The first set of data points is for an experiment wherein the the point along the x axis where the magnetic field was measured was a constant (x=0, or the midpoint between the two coils), and the applied current was varied. The equation used to predict the magnetic field was equation 17 from the predictions section. Graph 1 plots the experimental magnetic field (measured by a Hall probe) in blue against the theoretical magnetic field predicted by equation 17 in red. While he standard deviation of the magnetic field with varying applied currents at ±3.4x10-5T (with an average percent error of ±63%), was found to fall outside the parameters of ±1.01x10-4T, graph 1 shows that the predicted and measured results followed a similar linear trend.

The data from the second table was collected using in experiment that kept the applied magnetic field constant at 0.05 amps, while changing the location along the x axis where the magnetic field was measured.
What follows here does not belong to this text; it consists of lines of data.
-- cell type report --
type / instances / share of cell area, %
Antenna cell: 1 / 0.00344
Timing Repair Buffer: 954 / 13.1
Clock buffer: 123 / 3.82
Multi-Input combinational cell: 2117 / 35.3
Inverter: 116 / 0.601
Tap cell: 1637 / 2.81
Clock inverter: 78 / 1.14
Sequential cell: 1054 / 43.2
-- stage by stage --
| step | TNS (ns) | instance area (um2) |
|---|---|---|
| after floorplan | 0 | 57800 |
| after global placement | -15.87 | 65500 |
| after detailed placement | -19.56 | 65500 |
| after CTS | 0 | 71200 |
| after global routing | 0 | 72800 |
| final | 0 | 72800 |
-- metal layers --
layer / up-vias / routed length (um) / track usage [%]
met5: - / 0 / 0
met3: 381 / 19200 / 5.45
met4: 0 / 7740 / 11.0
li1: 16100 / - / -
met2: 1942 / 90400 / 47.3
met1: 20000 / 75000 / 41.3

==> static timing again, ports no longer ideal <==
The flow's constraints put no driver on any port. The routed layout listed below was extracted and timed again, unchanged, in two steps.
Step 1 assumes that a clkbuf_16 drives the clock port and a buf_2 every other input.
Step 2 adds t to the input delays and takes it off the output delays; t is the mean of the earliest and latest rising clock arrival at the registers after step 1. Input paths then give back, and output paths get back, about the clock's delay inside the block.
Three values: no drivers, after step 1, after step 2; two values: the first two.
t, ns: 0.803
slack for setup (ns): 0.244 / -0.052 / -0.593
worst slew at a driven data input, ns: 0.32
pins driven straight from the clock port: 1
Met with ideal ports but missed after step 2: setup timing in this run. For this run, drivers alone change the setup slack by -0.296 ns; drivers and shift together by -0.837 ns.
Context: an optimization exercise on an open-source flow, tuned for small area. The choices shown serve that exercise and are no tape-out recipe. In this exercise RTL edits were held to simulation tests only and were not proved equivalent to the original. The flow treats the clock pin as an ideal source, which a real chip does not have. Power and IR drop assume default switching activity.

## run 5
## topModule
module topModule(input logic clk, reset,
                 input logic [3:0] wAddr,  
                 input logic [7:0] data,  
                 input logic next, prev, compute, counter, enter,  
                 output logic a, b, c, d, e, f, g, dp,  
                 output logic [3:0] an,  
                 output logic [7:0] lData,
                 output logic [3:0] lAddr,
                 output logic lReset
    );
export LEC_CHECK = 0
export CAP_MARGIN = 20
export CORE_MARGIN = 2
export CORE_UTILIZATION = 70
export GPL_TIMING_DRIVEN = 0
export SLEW_MARGIN = 20
create_clock -name core_clock -period 10.0 [get_ports {clk}]
standard.sh (not shown) runs the stock make flow with config.mk's settings and CLKGATE_MAP_FILE= SYNTH_SCRIPT=/design/flow/synth_recipe.tcl, a recipe that flattens the netlist after the stock synthesis.
==> flow/flow/run.sh <==
#!/bin/bash
# Layout flow: the standard flow (standard.sh) with these changes:
#  - ABC maps the logic with an area-only script (no buffering or upsizing;
#    the placer's repair steps size and buffer what timing needs);
#  - only full adders are extracted as adder cells (no half adders);
#  - pass-through wires and ports are buffered with the smallest buffer cell;
#  - clock tree synthesis inserts no dummy loads;
#  - synthesis buffers are removed before placement, as with timing-driven placement;
#  - leaf clock buffers with few flip-flops are downsized after CTS (post_cts.tcl).
# The synthesis is otherwise the standard flow's own (synth_recipe.tcl, ORFS synth.tcl).
set -euo pipefail
here=$PWD
sed "s#source \$::env(SCRIPTS_DIR)/synth.tcl#source $here/area_synth.tcl#" synth_recipe.tcl > area_synth_recipe.tcl
sed -e "s#^  log_cmd abc {\*}\$abc_args#  set abc_args [lreplace \$abc_args 1 1 $here/flow/abc_area.script]\n  log_cmd abc {*}\$abc_args#" \
    -e "s#^  extract_fa {\*}\[dont_use_extract_fa_args\]#  extract_fa -fa#" \
    "$FLOW_HOME/scripts/synth.tcl" > area_synth.tcl
grep -q "area_synth.tcl" area_synth_recipe.tcl
grep -q "abc_area.script" area_synth.tcl
grep -q "extract_fa -fa" area_synth.tcl
bash standard.sh SYNTH_SCRIPT=$here/area_synth_recipe.tcl \
    "MIN_BUF_CELL_AND_PORTS=sky130_fd_sc_hd__buf_1 A X" \
    "BUFFER_PORTS_ARGS=-buffer_cell sky130_fd_sc_hd__buf_1" \
    "CTS_ARGS=-sink_clustering_enable -repair_clock_nets -dont_use_dummy_load -buf_list sky130_fd_sc_hd__clkbuf_8" \
    "PRE_GLOBAL_PLACE_TCL=$here/flow/pre_global_place.tcl" \
    "POST_CTS_TCL=$here/flow/post_cts.tcl" \
    finish > flow_make.log 2>&1
==> flow/flow/post_cts.tcl <==
set limit 0.112
proc worst_ff_clk_slew {} {
  set worst 0
  foreach pin [get_pins -hierarchical */CLK] {
    foreach p {slew_max_rise slew_max_fall} {
      set v [get_property $pin $p]
      if {$v > $worst} { set worst $v }
    }
  }
  return $worst
}
estimate_parasitics -placement
puts "post_cts: worst flip-flop clock slew before [worst_ff_clk_slew]"
set leaves {}
foreach inst [get_cells clkbuf_*] {
  if {[get_property $inst ref_name] ne "sky130_fd_sc_hd__clkbuf_8"} { continue }
  set net [get_nets -of_objects [get_pins [get_full_name $inst]/X]]
  set loads [get_pins -of_objects $net -filter "direction == input"]
  set leaf 1
  foreach l $loads {
    if {[get_property $l lib_pin_name] ne "CLK"} { set leaf 0 }
  }
  if {$leaf} { lappend leaves [list [llength $loads] [get_full_name $inst]] }
}
set n 0
foreach item [lsort -integer -index 0 $leaves] {
  set inst [get_cells [lindex $item 1]]
  replace_cell $inst sky130_fd_sc_hd__clkbuf_4
  estimate_parasitics -placement
  set w [worst_ff_clk_slew]
  if {$w > $limit} {
    replace_cell $inst sky130_fd_sc_hd__clkbuf_8
    estimate_parasitics -placement
  } else {
    incr n
  }
}
puts "post_cts: $n of [llength $leaves] leaf buffers set to clkbuf_4, worst flip-flop clock slew [worst_ff_clk_slew]"
==> flow/flow/pre_global_place.tcl <==
# Remove synthesis buffers (the pass-through buffers) before the ports are
# buffered, as the standard flow's timing-driven placement does.
remove_buffers
Other scripts of this flow, unchanged in this note and not shown: flow/flow/abc_area.script
Per the final summary, run 5 finished and its layout is clean on timing, DRC and antenna.
[inputs] run 2 vs run 5
- swapping 20 for 0 in SLEW_MARGIN
- swapping 20 for 0 in CAP_MARGIN
-- flow/flow/run.sh --
<<< run 5, line 7
#  - clock tree synthesis inserts no dummy loads;
#  - synthesis buffers are removed before placement, as with timing-driven placement;
#  - leaf clock buffers with few flip-flops are downsized after CTS (post_cts.tcl).
>>> run 2, line 7
#  - clock tree synthesis inserts no dummy loads.
<<< run 5, line 24
    "PRE_GLOBAL_PLACE_TCL=$here/flow/pre_global_place.tcl" \
    "POST_CTS_TCL=$here/flow/post_cts.tcl" \
>>> run 2, line 22
removed: flow/flow/post_cts.tcl
removed: flow/flow/pre_global_place.tcl
Findings:
- Cmp run 2 vs run 5: fraction of standard cell area that is sequential lower in run 2
- Sort run 2 and run 5 by data arrival time of the critical path asc -> top: run 2
- In the reports for run 2 and run 5, the smaller combinational group share of total power belongs to run 2.
- Measured against each other, run 2 and run 5 differ in average detailed-routed wire length per instance, the lower figure coming from run 2.
- Number of global-route vias before repair (higher): run 2
- From the logs: run 2 reached the end of the flow and failed the layout checks with max-capacitance violations, max-slew violations.
- Comparing run 2 against run 5, there is no change at all in post-synthesis sequential element count.

========
topModule again, from the RTL that the note above started with.
==> flow/design.v (excerpt) <==
module topModule(input logic clk, reset,
                 input logic [3:0] wAddr,  
                 input logic [7:0] data,  
                 input logic next, prev, compute, counter, enter,  
                 output logic a, b, c, d, e, f, g, dp,  
                 output logic [3:0] an,  
                 output logic [7:0] lData,
                 output logic [3:0] lAddr,
                 output logic lReset
    );
==> flow/config.mk <==
export PLATFORM = sky130hd
export DESIGN_NAME = topModule
export DESIGN_NICKNAME = topModule
export VERILOG_FILES = /design/flow/design.v
export SDC_FILE = /design/flow/constraint.sdc
export NUM_CORES = 4
export LEC_CHECK = 0
export CAP_MARGIN = 10
export CORE_MARGIN = 2
export CORE_UTILIZATION = 80
export GPL_TIMING_DRIVEN = 0
export SLEW_MARGIN = 10
==> flow/constraint.sdc <==
create_clock -name core_clock -period 10.0 [get_ports {clk}]
set_input_delay 2.0000 -clock core_clock [delete_from_list [all_inputs] [get_ports {clk}]]
set_output_delay 2.0000 -clock core_clock [all_outputs]
set_load 0.01 [all_outputs]
==> flow/flow/run.sh <==
#!/bin/bash
# Layout flow: the standard flow (standard.sh) with these changes:
#  - ABC maps the logic with an area-only script (no buffering or upsizing;
#    the placer's repair steps size and buffer what timing needs);
#  - only full adders are extracted as adder cells (no half adders);
#  - pass-through wires and ports are buffered with the smallest buffer cell;
#  - clock tree synthesis inserts no dummy loads.
# The synthesis is otherwise the standard flow's own (synth_recipe.tcl, ORFS synth.tcl).
set -euo pipefail
here=$PWD
sed "s#source \$::env(SCRIPTS_DIR)/synth.tcl#source $here/area_synth.tcl#" synth_recipe.tcl > area_synth_recipe.tcl
sed -e "s#^  log_cmd abc {\*}\$abc_args#  set abc_args [lreplace \$abc_args 1 1 $here/flow/abc_area.script]\n  log_cmd abc {*}\$abc_args#" \
    -e "s#^  extract_fa {\*}\[dont_use_extract_fa_args\]#  extract_fa -fa#" \
    "$FLOW_HOME/scripts/synth.tcl" > area_synth.tcl
grep -q "area_synth.tcl" area_synth_recipe.tcl
grep -q "abc_area.script" area_synth.tcl
grep -q "extract_fa -fa" area_synth.tcl
bash standard.sh SYNTH_SCRIPT=$here/area_synth_recipe.tcl \
    "MIN_BUF_CELL_AND_PORTS=sky130_fd_sc_hd__buf_1 A X" \
    "BUFFER_PORTS_ARGS=-buffer_cell sky130_fd_sc_hd__buf_1" \
    "CTS_ARGS=-sink_clustering_enable -repair_clock_nets -dont_use_dummy_load -buf_list sky130_fd_sc_hd__clkbuf_8" \
    finish > flow_make.log 2>&1
==> flow/flow/abc_area.script <==
strash
&get -n
&deepsyn -T 20
&put
dch -f
amap
topo
The first run finished with capacitance limit, slew limit left.
Then changed:
--- a/flow/flow/run.sh
+++ b/flow/flow/run.sh
@@ -5,5 +5,6 @@
 #  - only full adders are extracted as adder cells (no half adders);
 #  - pass-through wires and ports are buffered with the smallest buffer cell;
-#  - clock tree synthesis inserts no dummy loads.
+#  - clock tree synthesis inserts no dummy loads;
+#  - synthesis buffers are removed before placement, as with timing-driven placement.
 # The synthesis is otherwise the standard flow's own (synth_recipe.tcl, ORFS synth.tcl).
 set -euo pipefail
@@ -20,3 +21,4 @@
     "BUFFER_PORTS_ARGS=-buffer_cell sky130_fd_sc_hd__buf_1" \
     "CTS_ARGS=-sink_clustering_enable -repair_clock_nets -dont_use_dummy_load -buf_list sky130_fd_sc_hd__clkbuf_8" \
+    "PRE_GLOBAL_PLACE_TCL=$here/flow/pre_global_place.tcl" \
     finish > flow_make.log 2>&1
==> flow/flow/pre_global_place.tcl (new file) <==
# Remove synthesis buffers (the pass-through buffers) before the ports are
# buffered, as the standard flow's timing-driven placement does.
remove_buffers
CAP_MARGIN = 20   (was 10)
CORE_UTILIZATION = 70   (was 80)
SLEW_MARGIN = 20   (was 10)
After rerunning: Now the flow finished clean; utilization falls by 11 points; via count falls by about 9%; synthesized area does not change; die area rises by about 14%.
Equations 16 and 18 were used to predict the magnetic field. The prediction suggests that the magnetic field between two Helmholtz coils is relatively constant. This is depicted in the line showing the theoretical results in Graph 3, which remains mostly level between 0 and 10 cm (the area between the coils), and then falls from 10 to 15cm (outside the area between the coils) . The results were consistent with the predictions, both quantitatively and qualitatively- the magnetic field should increase with proximity to the current producing it, which explains why it falls with distance outside the two coils. The standard deviation of magnetic field at different points along the x axis, at ±3.5x10-

6T (with an average percent error of ±4.53%), was found to within outside the uncertainty parameters of ±1.01x10-4T.

In this experiment, the Helmholtz coils were oriented so that current flowed counterclockwise in both coils, giving a magnetic field pointing out of the page (positive z direction) by the right hand rule. Several sources of consistent human error existed in this experiment, which may explain the the high percentage of error in measurement of magnetic field at different applied currents. The main source of error was in determining by eye the placement of the magnetic field sensor (Hall Probe) to determine the magnetic field. Any deviation from the center (which was determined by eye) would result in a change in a different value. It is also notable that the the magnetic field values for the space between the Helmholtz coils (0~10cm) matched more closely with the theoretical values, while most of the error came from the measurements outside of the coils. A more thorough and accurate experiment would include a mechanism to ensure that the Hall probe was accurately placed for each measurement.

Conclusion

To develop a suitable configuration for the research of magnetotactic bacteria behavior in uniform magnetic fields, the magnetic field between two identical coils of wire separated by a distance equal to

their radii was predicted and experimentally confirmed. A system of Helmholtz coils was used to produce a magnetic field pointing out of the page. The magnetic field prediction at varying points along the x axis was confirmed to within experimental error, with an average percent error of ±4.53%. The percentage error in magnetic fields for varying applied currents, however, fell well outside the expected parameters given by the experimental and theoretical uncertainty values. This can be explained by possible error in the placement of the Hall Probe when recording the magnetic field. In general, however, the magnetic field between the coils confirmed the trends as predicted.